/Final-project

Create a FORK of this repository to store your code, data, and documentation for the final project. Detailed instructions for this assignment are in Moodle.

Primary LanguageJupyter Notebook

Title:

Simulation of Parking around iSchool

Team Member(s):

Liri Fang, Jiawei Li, Jing Du

Monte Carlo Simulation Scenario & Purpose:

In this project, we will design a program to simulate the daily parking senario of iSchool students. Since the parking place on campus has limited number, especially within the walking distance from the School of Information Sciences Building. Sometimes it is difficult for students to find an available place to park near the school. This project tries to using Monte Carlo simulation method to make a prediction about the probability of whether an iSchool student successfully find a vacant parking lot at a particular time. Referencing this probability, the student can decide wether drive car to the school or park the car at somewhere else rather than near the school building.

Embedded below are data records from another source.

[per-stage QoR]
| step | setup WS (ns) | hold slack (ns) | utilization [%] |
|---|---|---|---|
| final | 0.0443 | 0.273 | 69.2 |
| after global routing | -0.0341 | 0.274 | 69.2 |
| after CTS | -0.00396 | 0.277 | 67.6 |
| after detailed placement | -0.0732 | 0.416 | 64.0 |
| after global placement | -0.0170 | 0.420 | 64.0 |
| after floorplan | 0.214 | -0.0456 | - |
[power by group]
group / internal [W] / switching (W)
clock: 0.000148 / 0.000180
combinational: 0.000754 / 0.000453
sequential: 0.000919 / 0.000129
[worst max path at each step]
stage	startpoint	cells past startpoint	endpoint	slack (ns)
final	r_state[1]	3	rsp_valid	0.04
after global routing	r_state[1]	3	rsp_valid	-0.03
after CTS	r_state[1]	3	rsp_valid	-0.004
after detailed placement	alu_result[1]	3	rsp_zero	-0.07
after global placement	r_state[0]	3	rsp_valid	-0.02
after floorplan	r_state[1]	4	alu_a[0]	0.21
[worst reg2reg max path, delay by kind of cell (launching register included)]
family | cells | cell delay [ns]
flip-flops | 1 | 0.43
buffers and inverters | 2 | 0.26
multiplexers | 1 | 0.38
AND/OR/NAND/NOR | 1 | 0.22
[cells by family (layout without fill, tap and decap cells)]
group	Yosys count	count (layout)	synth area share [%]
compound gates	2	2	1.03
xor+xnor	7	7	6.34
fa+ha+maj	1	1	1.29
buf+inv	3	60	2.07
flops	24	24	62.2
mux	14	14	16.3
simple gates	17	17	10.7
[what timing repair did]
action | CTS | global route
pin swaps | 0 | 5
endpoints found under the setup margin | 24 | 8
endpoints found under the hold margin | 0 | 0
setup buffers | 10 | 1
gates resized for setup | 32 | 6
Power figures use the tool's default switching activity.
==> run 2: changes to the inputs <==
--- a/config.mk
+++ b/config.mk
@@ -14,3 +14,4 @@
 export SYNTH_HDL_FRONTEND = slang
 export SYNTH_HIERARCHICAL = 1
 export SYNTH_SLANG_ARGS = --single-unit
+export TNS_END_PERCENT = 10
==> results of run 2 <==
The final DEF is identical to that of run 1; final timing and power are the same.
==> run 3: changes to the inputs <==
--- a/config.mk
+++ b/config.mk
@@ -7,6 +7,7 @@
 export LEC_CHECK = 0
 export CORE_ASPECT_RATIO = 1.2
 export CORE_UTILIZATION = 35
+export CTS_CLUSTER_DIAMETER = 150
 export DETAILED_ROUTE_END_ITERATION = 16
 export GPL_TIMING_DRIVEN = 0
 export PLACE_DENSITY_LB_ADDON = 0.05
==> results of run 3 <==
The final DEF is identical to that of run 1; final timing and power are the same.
$ cat src/rtl/mult_job_sequencer.sv
// mult_job_sequencer: job FIFO, one-at-a-time launch and held result slot for a
// shift-add multiplier core, with a DONE watchdog.  Rev 1.0
`default_nettype none

module mult_job_sequencer #(
    parameter int N       = 32,
    parameter int DEPTH   = 4,
    parameter int TIMEOUT = 160
) (
    input  logic           clk_i,
    input  logic           rst_ni,
    input  logic           in_valid_i,
    output logic           in_ready_o,
    input  logic [N-1:0]   in_plier_i,
    input  logic [N-1:0]   in_cand_i,
    output logic           mul_st_o,
    output logic [N-1:0]   mul_plier_o,
    output logic [N-1:0]   mul_cand_o,
    input  logic           mul_done_i,
    input  logic [2*N-1:0] mul_product_i,
    output logic           out_valid_o,
    input  logic           out_ready_i,
    output logic [2*N-1:0] out_product_o,
    output logic           out_err_o,
    output logic           busy_o
);

    localparam int AW = (DEPTH > 1) ? $clog2(DEPTH) : 1;
    localparam int CW = $clog2(DEPTH + 1);
    localparam int WW = $clog2(TIMEOUT + 1);

    typedef enum logic [1:0] {
        S_IDLE  = 2'd0,
        S_START = 2'd1,
        S_WAIT  = 2'd2
    } state_t;

    state_t           state_q;
    logic [N-1:0]     plier_mem [DEPTH];
    logic [N-1:0]     cand_mem  [DEPTH];
    logic [AW-1:0]    wr_ptr_q, rd_ptr_q;
    logic [CW-1:0]    count_q, count_d;
    logic             in_ready_q;
    logic             mul_st_q;
    logic [N-1:0]     mul_plier_q, mul_cand_q;
    logic             out_valid_q;
    logic [2*N-1:0]   out_product_q;
    logic             out_err_q;
    logic [WW-1:0]    wdog_q;
    logic             do_push, do_pop;

    assign do_push = in_valid_i && in_ready_q;
    // Launch waits for an empty result slot so capture and accept never collide.
    assign do_pop  = (state_q == S_IDLE) && (count_q != '0) && !out_valid_q;

    always_comb begin
        count_d = count_q + CW'(do_push) - CW'(do_pop);
    end

    always_ff @(posedge clk_i) begin
        if (do_push) begin
            plier_mem[wr_ptr_q] <= in_plier_i;
            cand_mem[wr_ptr_q]  <= in_cand_i;
        end
    end

    always_ff @(posedge clk_i) begin
        if (!rst_ni) begin
            state_q       <= S_IDLE;
            wr_ptr_q      <= '0;
            rd_ptr_q      <= '0;
            count_q       <= '0;
            in_ready_q    <= 1'b0;
            mul_st_q      <= 1'b0;
            mul_plier_q   <= '0;
            mul_cand_q    <= '0;
            out_valid_q   <= 1'b0;
            out_product_q <= '0;
            out_err_q     <= 1'b0;
            wdog_q        <= '0;
        end else begin
            count_q    <= count_d;
            in_ready_q <= (count_d != CW'(DEPTH));
            if (do_push) wr_ptr_q <= wr_ptr_q + AW'(1);
            if (do_pop)  rd_ptr_q <= rd_ptr_q + AW'(1);
            if (out_valid_q && out_ready_i) out_valid_q <= 1'b0;

            case (state_q)
                S_IDLE: begin
                    mul_st_q <= 1'b0;
                    if (do_pop) begin
                        mul_plier_q <= plier_mem[rd_ptr_q];
                        mul_cand_q  <= cand_mem[rd_ptr_q];
                        mul_st_q    <= 1'b1;
                        state_q     <= S_START;
                    end
                end
                S_START: begin
                    mul_st_q <= 1'b0;
                    wdog_q   <= '0;
                    state_q  <= S_WAIT;
                end
                S_WAIT: begin
                    mul_st_q <= 1'b0;
                    // wdog_q==0 marks the first WAIT cycle, where a stale DONE is ignored.
                    if (mul_done_i && (wdog_q != '0)) begin
                        out_product_q <= mul_product_i;
                        out_err_q     <= 1'b0;
                        out_valid_q   <= 1'b1;
                        state_q       <= S_IDLE;
                    end else if (wdog_q == WW'(TIMEOUT - 1)) begin
                        out_product_q <= '0;
                        out_err_q     <= 1'b1;
                        out_valid_q   <= 1'b1;
                        state_q       <= S_IDLE;
                    end else begin
                        wdog_q <= wdog_q + WW'(1);
                    end
                end
                default: begin
                    mul_st_q <= 1'b0;
                    state_q  <= S_IDLE;
                end
            endcase
        end
    end

    assign in_ready_o    = in_ready_q;
    assign mul_st_o      = mul_st_q;
    assign mul_plier_o   = mul_plier_q;
    assign mul_cand_o    = mul_cand_q;
    assign out_valid_o   = out_valid_q;
    assign out_product_o = out_product_q;
    assign out_err_o     = out_err_q;
    assign busy_o        = (state_q != S_IDLE) || (count_q != '0);

endmodule

`default_nettype wire
$ cat config.mk
export PLATFORM = sky130hd
export DESIGN_NAME = mult_job_sequencer
export DESIGN_NICKNAME = d
export VERILOG_FILES = /design/src/rtl/mult_job_sequencer.sv
export SDC_FILE = /design/constraint.sdc
export NUM_CORES = 1
export LEC_CHECK = 0
export ABC_CLOCK_PERIOD_IN_PS = 2500
export BUFFER_PORTS_ARGS = -buffer_cell sky130_fd_sc_hd__clkbuf_2
export CAP_MARGIN = 20
export CORE_ASPECT_RATIO = 0.7
export CORE_MARGIN = 4
export CORE_UTILIZATION = 45
export DETAILED_ROUTE_END_ITERATION = 8
export PLACE_DENSITY = 0.76
export SLEW_MARGIN = 5
export SYNTH_ARGS = -nofsm -noshare
export SYNTH_HDL_FRONTEND = slang
export SYNTH_SLANG_ARGS = --single-unit
$ cat constraint.sdc
create_clock -name clk_i -period 2.5 [get_ports clk_i]
set_clock_uncertainty 0.1 [all_clocks]
set_input_delay 0.125 -clock clk_i [delete_from_list [all_inputs] [get_ports clk_i]]
set_output_delay 0.125 -clock clk_i [all_outputs]
set_load 0.005 [all_outputs]
**Word-level counts from Yosys, hierarchy flattened**

Memories as Yosys holds them, arrays and structs flattened. A register that Yosys moved wholly into a read port is not among the register bits.
Cells that the tools add are included.

- Register bits after elaboration: 85
- Bits in writable memories: 256
- Output and inout bits: 133
- Word-level logic and storage cells: 63
- Memories kept: 2

- $add $sub $neg: 5
- Equality and inequality tests: 8
- Multiplexer cells: 18
- Reductions and logical operators: 20

Memory list:

| memory | words | width | rd ports | clocked after Yosys merged registers in | write ports | line | text |
|---|---|---|---|---|---|---|---|
| cand_mem | 4 | 32 | 1 | 1 | 1 | 40 | `logic [N-1:0] cand_mem [DEPTH];` |
| plier_mem | 4 | 32 | 1 | 1 | 1 | 39 | `logic [N-1:0] plier_mem [DEPTH];` |

Operators with widths:

| cell | count |
|---|---|
| two-way mux 64 bit | 2 |
| two-way mux 8 bit | 2 |
| one-hot mux 8 bit (2 select lines) | 1 |
| two-way mux 1 bit | 9 |
| adder 8 x 1 -> 8 bit, second input constant | 1 |
| == test 8 bit, second input constant | 1 |
| AND reduction 2 bit | 4 |
| nonzero test 8 bit | 1 |
| two-way mux 2 bit | 3 |
| != test 2 bit, second input constant | 3 |
| != test 3 bit, second input constant | 2 |
| one-hot mux 2 bit (3 select lines) | 1 |
| nonzero test 2 bit | 3 |
| logical AND 1 bit | 5 |
| adder 2 x 1 -> 2 bit, second input constant | 2 |
| adder 3 x 1 -> 3 bit | 1 |
| logical NOT 1 bit | 3 |
| AND reduction 3 bit | 1 |
| nonzero test 3 bit | 1 |
| subtractor 3 x 1 -> 3 bit | 1 |
| == test 2 x 1 -> 1 bit, second input constant | 1 |
| == test 2 bit, second input constant | 1 |
| logical NOT 2 bit | 1 |
| logical OR 1 bit | 1 |

**Logic depth before layout (Yosys ltp)**

Gate-level depths: netlist of the first run.

- Depth after elaboration: 5
- Mapped depth: 11
- Gate-level depth less buffers: 9

**Least setup slack after synthesis of the first run**

No wires, ideal clock.

- Path type: flip-flop to flip-flop
- From: register wr_ptr_q[0]
- To: memory cand_mem[2][0], enable pin
- Arrival time: 2091 ps
- Path slack: -120 ps
- Stages on the path, launching flop included: 4
- Path buffers: 0
- Cells stage by stage: dfxtp_1 inv_1 ha_1 and3_1

RTL lines:

| element | line | text |
|---|---|---|
| from (decl) | 41 | `logic [AW-1:0] wr_ptr_q, rd_ptr_q;` |
| from (signal assigned) | 84 | `if (do_push) wr_ptr_q <= wr_ptr_q + AW'(1);` |
| to (decl) | 40 |  |

Straight into the memory's write port.

**Final worst setup path of the first run**

- From: register wdog_q[0]
- To: register out_product_q[51], in the netlist out_product_o[51]

- Longest elaborated chain between the ends: 4

RTL lines:

| element | line | text |
|---|---|---|
| from (decl) | 49 | `logic [WW-1:0] wdog_q;` |
| from (signal assigned) | 117 | `wdog_q <= wdog_q + WW'(1);` |
| nonzero test 8 bit | 106 | `if (mul_done_i && (wdog_q != '0)) begin` |
| logical AND 1 bit | 106 |  |
| nonzero test 2 bit (no source line) | - |  |
| AND reduction 2 bit (no source line) | - |  |
| to (signal assigned) | 107 | `out_product_q <= mul_product_i;` |
| to (decl) | 47 | `logic [2*N-1:0] out_product_q;` |

Parallel ways exist; a longest one is shown, timed or not.
A chain may end at the register's enable or synchronous reset.

==> results of run 1 <==
## metal layers
layer / vias to the layer above / wire length (um) / track usage / part of all wire
met2: 368 / 17400 / 0.3195 / 0.49
met4: 0 / 980 / 0.06542 / 0.027
met3: 76 / 2290 / 0.04405 / 0.064
met1: 4815 / 14980 / 0.2605 / 0.42
li1: 4346 / - / - / -
met5: - / 0 / 0 / 0
## how the worst max path moves through the flow
stage,to,cells after the start,slack [ps]
after global placement,in_ready_o,9,160
after global routing,out_product_o[51],8,-30
after detailed placement,in_ready_o,9,60
after CTS,in_ready_o,9,60
final,out_product_o[51],8,10
after floorplan,in_ready_o,10,100
## cells by family (layout without fill, tap and decap cells)
group | after synthesis | count (layout) | synth area share
adder cells (fa/ha/maj) | 9 | 9 | 0.008253
flip-flops | 405 | 405 | 0.7331
buffers and inverters | 72 | 517 | 0.01986
other | 0 | 4 | 0
XOR/XNOR | 5 | 5 | 0.003009
multiplexers | 66 | 66 | 0.1004
AO/OA/AOI/OAI | 155 | 156 | 0.08055
AND/OR/NAND/NOR | 186 | 186 | 0.05484
## sequential cells by signal, summed over array words and instances, names as in the netlist
signal	cells
count_q	3
wr_ptr_q	2
cand_mem	128
out_product_o	64
mul_cand_o	32
mul_plier_o	32
state_q	2
mul_st_o	1
wdog_q	8
in_ready_o	1
rd_ptr_q	2
out_err_o	1
plier_mem	128
out_valid_o	1
## final cells by class
cell class	count	area, sq um	area share
antenna	4	10.01	0.0005181
clock inverter	14	113.9	0.005894
sequential	405	10680	0.5528
timing repair buffer	434	3148	0.1630
multi-input combinational	422	3647	0.1888
clock buffer	58	1154	0.05972
tap	420	525.5	0.02720
inverter	11	41.29	0.002137
## cells in the mapped netlist, drive strengths merged, types with 3 or more instances
cell type,n
dfxtp,149
ha,8
a21oi,70
nand2b,4
o21ai,3
inv,11
buf,14
clkbuf,47
nand3,5
and2,5
edfxtp,256
mux4,64
or4,3
nor2,11
and3,4
xnor2,4
nand2,140
a32o,64
## what timing repair did
action,CTS,global route
resized for setup,0,2
setup buffers,0,1
hold endpoints to repair,333,0
endpoints found under the setup margin,0,61
hold buffers,132,0
## power groups by stage
stage          Sequential, mW  Combinational, mW  Clock [mW]
2_1_floorplan            8.54               2.73           0
3_3_place_gp             8.61               4.35           0
3_5_place_dp             8.66               4.49           0
4_1_cts                  8.53               4.67        5.91
5_1_grt                  8.63               5.10        6.21
6_report                 8.53               4.65        5.78
## cells in the final DEF (no fill, tap or decap), drive strengths merged, types with 5 or more instances in the layout
cell / n
a32o: 64
edfxtp: 256
dfxtp: 149
and2: 5
clkbuf: 325
nand2: 140
dlygate4sd3: 132
inv: 12
a21oi: 70
ha: 8
nand3: 5
nor2: 11
buf: 35
mux4: 64
clkinv: 11
## through the flow
stage                 util  area, sq um  TNS [ps]  instances  worst slack [ps]
floorplan                -        14560         0        898             95.26
global placement    0.5273        16640         0       1556             162.9
detailed placement  0.5273        16640         0       1556             62.72
CTS                 0.6093        19230         0       1760             57.35
global route        0.6121        19310    -55.08       1766            -26.65
finish              0.6123        19320         0       1768             12.18
## critical path, cell delays in order, from the launching register on
cell,delay [ps]
dfxtp_1,330
inv_2,70
ha_1,140
or4b_4,500
o41a_1,520
o21ai_4,190
buf_12,150
clkbuf_16,170
a32o_1,230
==> results.json, run 1 <==
{
  "grt-ovfl-total": 0,
  "core.rowCount": 54,
  "tightest_slew_ps": 868.3,
  "swShare": 0.2913,
  "tritoncts": "built",
  "clockPowerShare": 0.305,
  "synthToLayoutAreaGrowth_pct": 32.73,
  "fillerInstances": 2242,
  "hpwl_mm": 21.15,
  "dieArea_sq_mm": 0.03533,
  "routed_via_density": 5.433,
  "min-delay-start": "mul_product_i[31]",
  "status": "finished clean",
  "portBuffers": 265,
  "firstDrtPassIters": 5,
  "fmax_ghz": 0.4020,
  "drc": 0,
  "first_iter_violations": 740,
  "place_congestion": 0.7979,
  "ys_seq_elements": 405,
  "min_period_ps": 2488,
  "grt_pass1_vias": 9714,
  "final_nets": 1455,
  "clkSinkCount": 405,
  "cts_buffers": 39,
  "design.portCount": 266,
  "cp.arrival_ps": 2860,
  "p_int_mw": 13.44,
  "cp-end-kind": "flop",
  "hold_path_depth": 3,
  "setup.worst_path.class": "reg2reg",
  "crit_path_start_kind": "flop",
  "yosys_warnings": 0,
  "hold_path_class": "in2reg",
  "startpoint": "wdog_q[0]",
  "synth_top_cell_area_share": 0.5282,
  "clkTransAtPathRegs_ps": 70,
  "drive_gt1_frac": 0.3289,
  "yosys.area.top_type": "edfxtp_1",
  "seq_area_frac_synth": 0.7331,
  "drv_slew": 0,
  "rr_startpoint": "wdog_q[0]",
  "synth_area_sq_mm": 0.01456,
  "vias": 9605,
  "power.switching_mw": 5.524,
  "rr_endpoint": "out_product_o[51]",
  "synth_nets": 1040,
  "ys_types": 49,
  "track_usage": 0.1942,
  "p_seq_frac": 0.450,
  "synth-main-ff-cell": "edfxtp_1",
  "cp.required_ps": 2870,
  "antenna_found_initial": 2,
  "min_period_over_period": 0.9951,
  "clock_latency_ps": 550,
  "routed_wl_mm": 35.65,
  "grt_max_degree": 67,
  "synth_cells": 898,
  "leakage_nw": 7.134,
  "maxCapViolCount": 0,
  "wl_per_cell_um": 20.16,
  "synth_edf_count": 256,
  "setup_viol": 0,
  "root_buffer": "clkbuf_16",
  "ir_drop_mv": 1.173,
  "yosys-top-cells-area": "edfxtp_1, dfxtp_1, mux4_2, a32o_1, nand2_1",
  "fp.dieH_um": 158.5,
  "r2r_setup_slack_ps": 10,
  "relSlewSlack": 0.4211,
  "avgSynthCellArea_sq_um": 16.21,
  "coreArea_sq_mm": 0.03155,
  "total_power_mw": 18.96,
  "rsz0062_at_grt": "yes",
  "fin_hold_ws_ps": 228.1,
  "worstPathMaxFanout": 18,
  "dieWidth_um": 223.0,
  "ff2ff_path_depth": 8,
  "async_flop_share": 0,
  "cts.htree.levels": 2,
  "power_density_mw_per_mm2": 981.5,
  "final_antenna_net_count": 0,
  "combPwrFrac": 0.245,
  "start_util": 0.4613,
  "holdPathEnd": "out_product_o[31]",
  "finalHoldViolations": 0,
  "grt_first_pass_wirelength_mm": 54.45,
  "clk_path_buf_depth": 3
}
No activity file was read; power rests on OpenSTA's default activity.
==> run 2, diff against run 1 <==
- GPL_TIMING_DRIVEN: unset -> 0
- RECOVER_POWER: unset -> 50
==> results.json, run 2 (synthesis results as in run 1) <==
{
  "relSlewSlack": 0.3591,
  "critPathSlowestCell": "or4_4",
  "critPathBufInv": 3,
  "ir_drop_mv": 0.8077,
  "worstPathMaxFanout": 6,
  "cp_slowest_stage_delay_ps": 560,
  "cp_common_cell": "ha_1",
  "rsz0062_at_grt": "no",
  "top_usage_layer": "met2",
  "routed_wl_mm": 36.31,
  "layout_common_cells": "edfxtp_1, clkbuf_1, dfxtp_1, nand2_1, dlygate4sd3_1",
  "grt_use_met2": 0.3297,
  "grt_pass1_vias": 9907,
  "root_buffer": "clkbuf_16",
  "clkTransAtPathRegs_ps": 60,
  "placed_area_sq_mm": 0.01654,
  "cp-end-kind": "flop",
  "grt_max_degree": 51,
  "core.rowCount": 54,
  "crit_path_start_kind": "flop",
  "dieArea_sq_mm": 0.03533,
  "clkSinkCount": 405,
  "finalInstanceArea_sq_mm": 0.01906,
  "dieWidth_um": 223.0,
  "setup.worst_path.class": "reg2reg",
  "cts_buffers": 39,
  "clk_path_buf_depth": 3,
  "hold_path_class": "in2reg",
  "final_antenna_net_count": 0,
  "place_congestion": 0.8493,
  "leakage_nw": 6.568,
  "fmax_ghz": 0.4087,
  "vias": 9649,
  "firstDrtPassIters": 5,
  "drc": 0,
  "setup_viol": 0,
  "cts.htree.levels": 2,
  "grt_util_met1": 0.2745,
  "final_common_cell": "edfxtp_1",
  "track_usage": 0.2016,
  "antenna_found_initial": 3,
  "finalHoldViolations": 0,
  "critPathTopFamily": "adder cells",
  "final_nets": 1484,
  "cp.required_ps": 2780,
  "gr-usage-met3": 0.04442,
  "status": "finished clean",
  "tritoncts": "built",
  "cp.arrival_ps": 2730,
  "min_period_over_period": 0.9786,
  "grt_first_pass_wirelength_mm": 55.75,
  "coreArea_sq_mm": 0.03155,
  "r2r_setup_slack_ps": 50,
  "multi_input_area_sq_mm": 0.003632,
  "fp.dieH_um": 158.5,
  "drive_gt1_frac": 0.1977,
  "portBuffers": 265,
  "drv_slew": 0,
  "tightest_slew_ps": 961.3,
  "start_util": 0.4613,
  "power_density_mw_per_mm2": 1000,
  "first_iter_violations": 897,
  "clock_latency_ps": 530,
  "routed_via_density": 5.375,
  "grt-ovfl-total": 0,
  "min_period_ps": 2447,
  "maxCapViolCount": 0,
  "ff_latch_area_sq_mm": 0.01068,
  "synthToLayoutAreaGrowth_pct": 30.92,
  "wl_per_cell_um": 20.23,
  "hpwl_mm": 22.79,
  "crit_chain": "or4_4 -> inv_4 -> clkbuf_8 -> ha_1 -> inv_1 -> ha_1 -> fa_1 -> nor2_1 -> a21oi_1",
  "fillerInstances": 2415,
  "total_power_mw": 19.06,
  "design.portCount": 266
}
[run 2: power by group]
| group | switching (mW) | internal (mW) | total (mW) |
|---|---|---|---|
| combinational | 2.67 | 2.01 | 4.68 |
| clock | 2.40 | 3.49 | 5.89 |
| sequential | 0.452 | 8.04 | 8.49 |
[run 2: stage by stage]
stage / utilization / TNS [ps] / hold slack (ps) / std cells / setup WS, ps
after floorplan: - / 0 / 123.9 / 898 / 95.26
final: 0.6039 / 0 / 245.6 / 1795 / 53.45
after global routing: 0.6039 / 0 / 236.3 / 1794 / 1.412
after detailed placement: 0.5241 / -7703 / 240.6 / 1587 / -298.0
after CTS: 0.6086 / 0 / 222.7 / 1789 / 2.917
after global placement: 0.5202 / -16830 / 235.3 / 1583 / -279.6
[run 2: path summary, 6_finish.rpt]
path | start | to | cells past startpoint
hold / removal | mul_product_i[9] | out_product_o[9] | 3
hold reg to reg | mul_plier_o[18] | mul_plier_o[18] | 2
setup reg to reg | state_q[1] | in_ready_o | 9
setup / recovery | state_q[1] | in_ready_o | 9
[run 2: worst min-delay path: cells and delay by family]
| kind | cells | cell delay [ps] |
|---|---|---|
| AOI/OAI and AO/OA | 1 | 100 |
| buffers and inverters | 2 | 620 |
[run 2: repair_timing]
action / 4_1_cts / 5_1_grt
hold buffers: 132 / 0
hold endpoints to repair: 328 / 0
setup endpoints to repair: 95 / 105
resized for setup: 15 / 28
pin swaps: 2 / 5
setup buffers: 2 / 3
[run 2: layout make-up]
class	count	share of cell area
antenna	4	0.0005253
clock inverter	14	0.007617
clock buffer	56	0.06001
timing repair buffer	406	0.1360
multi-input combinational	421	0.1906
inverter	11	0.002298
sequential	405	0.5603
buffer	58	0.01510
tap	420	0.02758
[run 2: layer usage]
layer | routed length (um) | part of all wire
met4 | 948 | 0.026
met5 | 0 | 0
met1 | 15410 | 0.42
met2 | 17520 | 0.48
met3 | 2435 | 0.067
==> run 3, diff against run 2 <==
- CORE_ASPECT_RATIO: 0.7 -> unset
==> results.json, run 3 (synthesis results as in run 1) <==
{
  "status": "finished clean",
  "worstPathMaxFanout": 5,
  "place_congestion": 0.8420,
  "fmax_ghz": 0.4122,
  "p_int_mw": 13.63,
  "startpoint": "wdog_q[1]",
  "rsz0062_at_grt": "yes",
  "cp-end-kind": "flop",
  "r2r_setup_slack_ps": 70,
  "fin_hold_ws_ps": 260.4,
  "setup.worst_path.class": "reg2reg",
  "dieArea_sq_mm": 0.03529,
  "drive_gt1_frac": 0.2145,
  "grt_max_degree": 50,
  "first_iter_violations": 678,
  "ir_drop_mv": 0.7559,
  "dieWidth_um": 187.8,
  "grt-ovfl-total": 0,
  "tightest_slew_ps": 1058,
  "drv_slew": 0,
  "multi_input_area_sq_mm": 0.003647,
  "layout_common_cells": "edfxtp_1, clkbuf_1, dfxtp_1, nand2_1, dlygate4sd3_1",
  "clkTransAtPathRegs_ps": 60,
  "wl_per_cell_um": 21.73,
  "clock_latency_ps": 540,
  "power.switching_mw": 5.744,
  "leakage_nw": 6.746,
  "swShare": 0.2964,
  "final_cells": 1797,
  "clk_path_buf_depth": 3,
  "placed_area_sq_mm": 0.01651,
  "min-delay-start": "mul_product_i[29]",
  "rr_endpoint": "out_product_o[25]",
  "ff_latch_area_sq_mm": 0.01068,
  "coreArea_sq_mm": 0.03172,
  "track_usage": 0.2094,
  "holdPathEnd": "out_product_o[29]",
  "grt_first_pass_wirelength_mm": 58.22,
  "portBuffers": 265,
  "final_nets": 1498,
  "start_util": 0.4589,
  "crit_path_start_kind": "flop",
  "fp.dieH_um": 187.8,
  "setup_viol": 0,
  "routed_via_density": 5.443,
  "p_seq_frac": 0.439,
  "drc": 0,
  "tns_ps": 0,
  "routed_wl_mm": 39.05,
  "design.portCount": 266,
  "firstDrtPassIters": 5,
  "synthToLayoutAreaGrowth_pct": 32.89,
  "vias": 9781,
  "maxCapViolCount": 0,
  "post-route-util": 0.6098,
  "min_period_ps": 2426,
  "hold_path_class": "in2reg",
  "combPwrFrac": 0.244,
  "cp.required_ps": 2850,
  "hold_path_depth": 3,
  "setup_slack_ps": 74.10,
  "finalHoldViolations": 0,
  "min_period_over_period": 0.9704,
  "ff2ff_path_depth": 9,
  "clkSinkCount": 405,
  "total_power_mw": 19.38,
  "relSlewSlack": 0.2950,
  "grt_pass1_vias": 10070,
  "fillerInstances": 2380,
  "final_antenna_net_count": 0,
  "power_density_mw_per_mm2": 1002,
  "core.rowCount": 65,
  "root_buffer": "clkbuf_16",
  "final_common_cell": "edfxtp_1",
  "hpwl_mm": 23.40,
  "clockPowerShare": 0.317,
  "cp.arrival_ps": 2780,
  "finalInstanceArea_sq_mm": 0.01934,
  "rr_startpoint": "wdog_q[1]",
  "cts.htree.levels": 2,
  "tritoncts": "built",
  "place_ws_ps": -237.5,
  "antenna_found_initial": 5,
  "cts_buffers": 42,
  "dp.cells": 1569
}
[run 3: worst max-delay path by stage]
| stage | slack [ps] | cells after the start | to |
|---|---|---|---|
| 2_1_floorplan | 100 | 10 | in_ready_o |
| 4_1_cts | 8 | 7 | out_product_o[47] |
| 5_1_grt | -20 | 9 | in_ready_o |
| 3_5_place_dp | -240 | 7 | mul_cand_o[9] |
| 6_report | 70 | 9 | out_product_o[25] |
| 3_3_place_gp | -240 | 7 | mul_cand_o[9] |
[run 3: critical path: stages (launching register included)]
cell and delay (ps):
dfxtp_4 370, inv_4 60, ha_4 100, or4b_4 480
o41a_1 470, o21ai_4 220, buf_6 140, clkbuf_16 140
buf_8 110, a32o_1 170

Hypothesis before running the simulation:

  1. This project only consider the meters near to the iSchool including the places on the streets and in the parking lots. We define "near" as within a block distance from iSchool. Therefore, in this project, only the parking lots on Fifth St, Sixth St, Daniel St, Chalmers St and the parking lots within the rectangle are considered. The numebr of meters near the School of Information Science Building is: 90. The distribution of all the meters as as follows:

Street Name  Number  Maximum Stay  Owner

E Daniel St     23     2h     City of Champaign

S 6th St     30     2h     City of Champaign

E Chalmers St     23     4h     City of Champaign

S 5th St     10     2h     City of Champaign

N/A     4     10h     UIUC

  1. To simplify the simulation model, we assume that meters nearing iSchool are all used by iSchool students. We suppose that most students drive to school for classes. Therefore, we assume the number of cars come to parking has a positive correlation with the class time. Since at weekends and holidays, usually there is no class, and most of the parking lots are free of charge, we suppose that there are enough available parking all day. So, we will only simulate the weekday's parking senario as this is much more meaningful.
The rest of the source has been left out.